An RDD has a lineage and therefore does not exist until an action if performed on it; so, if I have a method which performs numerous transformations on the RDD and returns a transformed RDD then what am I actually returning?
Am I returning nothing until that RDD is required for an action? If I cached an RDD in the method, does it persist in the cache? I think I know the answer to this being: the method will only be run when the action is called on the RDD which is returned? But I could be wrong.
An extension to this question is:
If I have a tail recursive method that takes an RDD as a parameter and returns an RDD but I am caching RDD's within the method:
def method(myRDD : RDD) : RDD = {
...
anRDD.cache
if(true) return someRDD
method(someRDD) // tailrec
}
Then, when a tail recursion happens, does it overwrite the previous cached RDD anRDD
or do both persist? I'd imagine both persist. I am having data spilled to disk when the dataset I'm using is just 63mb big. And I think it could have something to do with the tail recursive method.
The RDD lineage is built as a graph of RDD object instances linked together where every node in the lineage has a reference to its dependencies. In it's most simple chain form, you could see it as a linked list:
hadoopRDD(location) <-depends- filteredRDD(f:A->Boolean) <-depends- mappedRDD(f:A->B)
You can appreciate this in base RDD constructor:
/** Construct an RDD with just a one-to-one dependency on one parent */
def this(@transient oneParent: RDD[_]) =
this(oneParent.context , List(new OneToOneDependency(oneParent)))
To come to the point: In the same way we can recursively build a linked list, we can also build an RDD lineage. The result of the recursive function that acts on RDDs will be a well-defined RDD.
An action will be required to schedule that lineage for execution, and will materialize the computation represented by it, much like one could "walk" a linked list once it has been created.
Consider this (rather contrieved, I must admit) example:
def isPrime(n:Int):Boolean = {
(n == 2) || (!( n % 2 ==0) && !((3 to math.sqrt(n).ceil.toInt) exists (x => n % x == 0)))
}
def recPrimeFilter(rdd:RDD[Int], i:Int):RDD[Int] =
if (i<=1) rdd else if (isPrime(i)) recPrimeFilter(rdd.filter(x=> x!=i), i-1) else (recPrimeFilter(rdd.map(x=>x+i), i-1))

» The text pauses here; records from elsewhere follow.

<file path="config.mk">
export PLATFORM = sky130hd
export DESIGN_NAME = artmr_top
export DESIGN_NICKNAME = d
export VERILOG_FILES = /design/src/hw/artmr_pkg.sv /design/src/hw/artmr_tick_if.sv /design/src/hw/artmr_clk_src.sv /design/src/hw/artmr_evt_irq.sv /design/src/hw/artmr_top.sv
export SDC_FILE = /design/constraint.sdc
export NUM_CORES = 1
export LEC_CHECK = 0
export BUFFER_PORTS_ARGS = -buffer_cell sky130_fd_sc_hd__buf_2
export CORE_UTILIZATION = 61
export DETAILED_ROUTE_END_ITERATION = 16
export PLACE_DENSITY = 0.8
export SYNTH_ARGS = -nofsm -noshare
export SYNTH_HDL_FRONTEND = slang
export SYNTH_SLANG_ARGS = --single-unit
</file>
<file path="constraint.sdc">
create_clock -name i_sys_clk -period 2.5 [get_ports i_sys_clk]
set_input_delay 0.5 -clock i_sys_clk [delete_from_list [all_inputs] [get_ports i_sys_clk]]
set_output_delay 0.5 -clock i_sys_clk [all_outputs]
set_load 0.02 [all_outputs]
</file>
$ cat src/shared/tcw_wave_if.sv
// Carrier between the counter core and the waveform generator.
`timescale 1ns/100ps
`default_nettype none
interface tcw_wave_if;
  logic       match_ev;
  logic       bottom_ev;
  logic       force_ev;
  logic       pwm_mode;
  logic [1:0] action_sel;
  logic       wave;

  modport ctl (
    output match_ev,
    output bottom_ev,
    output force_ev,
    output pwm_mode,
    output action_sel,
    input  wave
  );

  modport gen (
    input  match_ev,
    input  bottom_ev,
    input  force_ev,
    input  pwm_mode,
    input  action_sel,
    output wave
  );
endinterface
`default_nettype wire

$ cat src/tcw_wave_gen.sv
// Waveform generator holding the internal wave output state.
`timescale 1ns/100ps
`default_nettype none
module tcw_wave_gen (
  input  wire logic mclk_in,
  input  wire logic resetn_in,
  tcw_wave_if.gen   wif
);

  logic wave;
  logic next_wave;
  logic act_ev;

  assign wif.wave = wave;

  // A forced match only acts outside the PWM modes and only on the wave state.
  assign act_ev = wif.match_ev || (wif.force_ev && !wif.pwm_mode);

  always_comb begin
    next_wave = wave;
    if (wif.pwm_mode) begin
      // Bottom is applied after the match so a compare at max gives a steady level.
      if (wif.match_ev) begin
        case (wif.action_sel)
          tcw_pkg::ACT_CLEAR: next_wave = 1'b0;
          tcw_pkg::ACT_SET:   next_wave = 1'b1;
          default:            next_wave = wave;
        endcase
      end
      if (wif.bottom_ev) begin
        case (wif.action_sel)
          tcw_pkg::ACT_CLEAR: next_wave = 1'b1;
          tcw_pkg::ACT_SET:   next_wave = 1'b0;
          default:            next_wave = next_wave;
        endcase
      end
    end else if (act_ev) begin
      case (wif.action_sel)
        tcw_pkg::ACT_TOGGLE: next_wave = !wave;
        tcw_pkg::ACT_CLEAR:  next_wave = 1'b0;
        tcw_pkg::ACT_SET:    next_wave = 1'b1;
        default:             next_wave = wave;
      endcase
    end
  end

  // The state is not touched by a mode change; only events move it.
  always_ff @(posedge mclk_in or negedge resetn_in) begin
    if (!resetn_in) begin
      wave <= tcw_pkg::WAVE_RST;
    end else begin
      wave <= next_wave;
    end
  end
endmodule
`default_nettype wire

$ cat src/tcw_timer.sv
// Eight-bit timer/counter with one compare unit and a waveform pin.
`timescale 1ns/100ps
`default_nettype none
module tcw_timer (
  input  wire logic       mclk_in,
  input  wire logic       resetn_in,
  input  wire logic       timer_tick_in,
  input  wire logic [2:0] clock_source_sel_in,
  input  wire logic [1:0] wave_mode_sel_in,
  input  wire logic [1:0] output_action_sel_in,
  input  wire logic       force_match_strobe_in,
  input  wire logic       count_wr_in,
  input  wire logic [7:0] count_wdata_in,
  input  wire logic       compare_wr_in,
  input  wire logic [7:0] compare_wdata_in,
  input  wire logic       overflow_clr_in,
  input  wire logic       match_clr_in,
  input  wire logic       pin_direction_bit_in,
  input  wire logic       port_data_in,
  output logic      [7:0] count_value_out,
  output logic      [7:0] compare_value_out,
  output logic            overflow_flag_out,
  output logic            match_flag_out,
  output logic            wave_output_out,
  output logic            pin_out,
  output logic            pin_oe_out
);

  tcw_wave_if wif ();

  logic [7:0] count;
  logic [7:0] next_count;
  logic [7:0] cmp_buf;
  logic [7:0] cmp_act;
  logic       block;
  logic       tick;
  logic       is_pwm;
  logic       at_max;
  logic       equal;
  logic       match_ev;
  logic       wrap_ev;
  logic       ovf_set;
  logic       wave;

  // The tick is a one-cycle enable; with no source selected it never fires.
  assign tick   = timer_tick_in && (clock_source_sel_in != tcw_pkg::CS_STOP);
  assign is_pwm = wave_mode_sel_in[0];
  assign at_max = (count == tcw_pkg::CNT_MAX);
  assign equal  = (count == cmp_act);

  // A pending counter write hides the first tick's equality.
  assign match_ev = tick && equal && !block;

  // The counter leaves max on this tick unless a write overrides it.
  assign wrap_ev = tick && !count_wr_in && at_max;
  assign ovf_set = wrap_ev;

  assign wif.match_ev   = match_ev;
  assign wif.bottom_ev  = wrap_ev && (wave_mode_sel_in == tcw_pkg::MODE_FAST);
  assign wif.force_ev   = force_match_strobe_in;
  assign wif.pwm_mode   = is_pwm;
  assign wif.action_sel = output_action_sel_in;
  assign wave           = wif.wave;

  tcw_wave_gen u_wave (
    .mclk_in   (mclk_in),
    .resetn_in (resetn_in),
    .wif       (wif.gen)
  );

  always_comb begin
    next_count = count;
    if (tick) begin
      case (wave_mode_sel_in)
        tcw_pkg::MODE_NORMAL: begin
          next_count = 8'(count + tcw_pkg::CNT_STEP);
        end
        tcw_pkg::MODE_MATCH_CLR: begin
          if (match_ev) begin
            next_count = tcw_pkg::CNT_BOTTOM;
          end else begin
            next_count = 8'(count + tcw_pkg::CNT_STEP);
          end
        end
        tcw_pkg::MODE_FAST: begin
          if (at_max) begin
            next_count = tcw_pkg::CNT_BOTTOM;
          end else begin
            next_count = 8'(count + tcw_pkg::CNT_STEP);
          end
        end
        default: begin
          next_count = 8'(count + tcw_pkg::CNT_STEP);
        end
      endcase
    end
  end

  // A processor write beats any count or clear in the same cycle.
  always_ff @(posedge mclk_in or negedge resetn_in) begin
    if (!resetn_in) begin
      count <= tcw_pkg::CNT_RST;
    end else if (count_wr_in) begin
      count <= count_wdata_in;
    end else begin
      count <= next_count;
    end
  end

  // The block waits for the next tick even while the timer is stopped.
  always_ff @(posedge mclk_in or negedge resetn_in) begin
    if (!resetn_in) begin
      block <= 1'b0;
    end else if (count_wr_in) begin
      block <= 1'b1;
    end else if (tick) begin
      block <= 1'b0;
    end
  end

  always_ff @(posedge mclk_in or negedge resetn_in) begin
    if (!resetn_in) begin
      cmp_buf <= tcw_pkg::CNT_RST;
    end else if (compare_wr_in) begin
      cmp_buf <= compare_wdata_in;
    end
  end

  // Outside PWM the active compare follows writes at once; in PWM only at bottom.
  always_ff @(posedge mclk_in or negedge resetn_in) begin
    if (!resetn_in) begin
      cmp_act <= tcw_pkg::CNT_RST;
    end else if (!is_pwm) begin
      cmp_act <= compare_wr_in ? compare_wdata_in : cmp_buf;
    end else if (wrap_ev) begin
      cmp_act <= cmp_buf;
    end
  end

  // Hardware sets win over a clear in the same cycle.
  always_ff @(posedge mclk_in or negedge resetn_in) begin
    if (!resetn_in) begin
      match_flag_out <= tcw_pkg::FLAG_RST;
    end else if (match_ev) begin
      match_flag_out <= 1'b1;
    end else if (match_clr_in) begin
      match_flag_out <= 1'b0;
    end
  end

  always_ff @(posedge mclk_in or negedge resetn_in) begin
    if (!resetn_in) begin
      overflow_flag_out <= tcw_pkg::FLAG_RST;
    end else if (ovf_set) begin
      overflow_flag_out <= 1'b1;
    end else if (overflow_clr_in) begin
      overflow_flag_out <= 1'b0;
    end
  end

  // The port override does not depend on the waveform mode.
  always_ff @(posedge mclk_in or negedge resetn_in) begin
    if (!resetn_in) begin
      pin_out    <= 1'b0;
      pin_oe_out <= 1'b0;
    end else begin
      if (output_action_sel_in != tcw_pkg::ACT_NONE) begin
        pin_out <= wave;
      end else begin
        pin_out <= port_data_in;
      end
      pin_oe_out <= pin_direction_bit_in;
    end
  end

  always_ff @(posedge mclk_in or negedge resetn_in) begin
    if (!resetn_in) begin
      count_value_out   <= tcw_pkg::CNT_RST;
      compare_value_out <= tcw_pkg::CNT_RST;
      wave_output_out   <= tcw_pkg::WAVE_RST;
    end else begin
      count_value_out   <= count;
      compare_value_out <= cmp_buf;
      wave_output_out   <= wave;
    end
  end
endmodule
`default_nettype wire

When applied to an RDD of ints, we can observe the lineage with the interleaved filter and map resulting of the prime number locations :
val rdd = sc.parallelize(1 to 100)
val res = weirdPrimeFilter(rdd,15)
scala> res.toDebugString
res3: String =
(8) FilteredRDD[54] at filter at <console>:18 []
| FilteredRDD[53] at filter at <console>:18 []
| MappedRDD[52] at map at <console>:18 []
| FilteredRDD[51] at filter at <console>:18 []
| MappedRDD[50] at map at <console>:18 []
| FilteredRDD[49] at filter at <console>:18 []
| MappedRDD[48] at map at <console>:18 []
| MappedRDD[47] at map at <console>:18 []
| MappedRDD[46] at map at <console>:18 []
| FilteredRDD[45] at filter at <console>:18 []
| MappedRDD[44] at map at <console>:18 []
| FilteredRDD[43] at filter at <console>:18 []
| MappedRDD[42] at map at <console>:18 []
| MappedRDD[41] at map at <console>:18 []
| ParallelCollectionRDD[33] at parallelize at <console>:13 []
'cache' breaks the lineage, making the RDD at the point of caching to "remember" its contents the first time it passes by there, sothat all dependent RDDs further up in the lineage can reuse that cached data.
In the basic case of the linear RDD lineage, it will have no effect at all, because each node will be visited only once.
Caching, in this case, could make sense if the recursive RDD construction process creates a graph or tree-like structure where actions are called at many different 'leaf' nodes.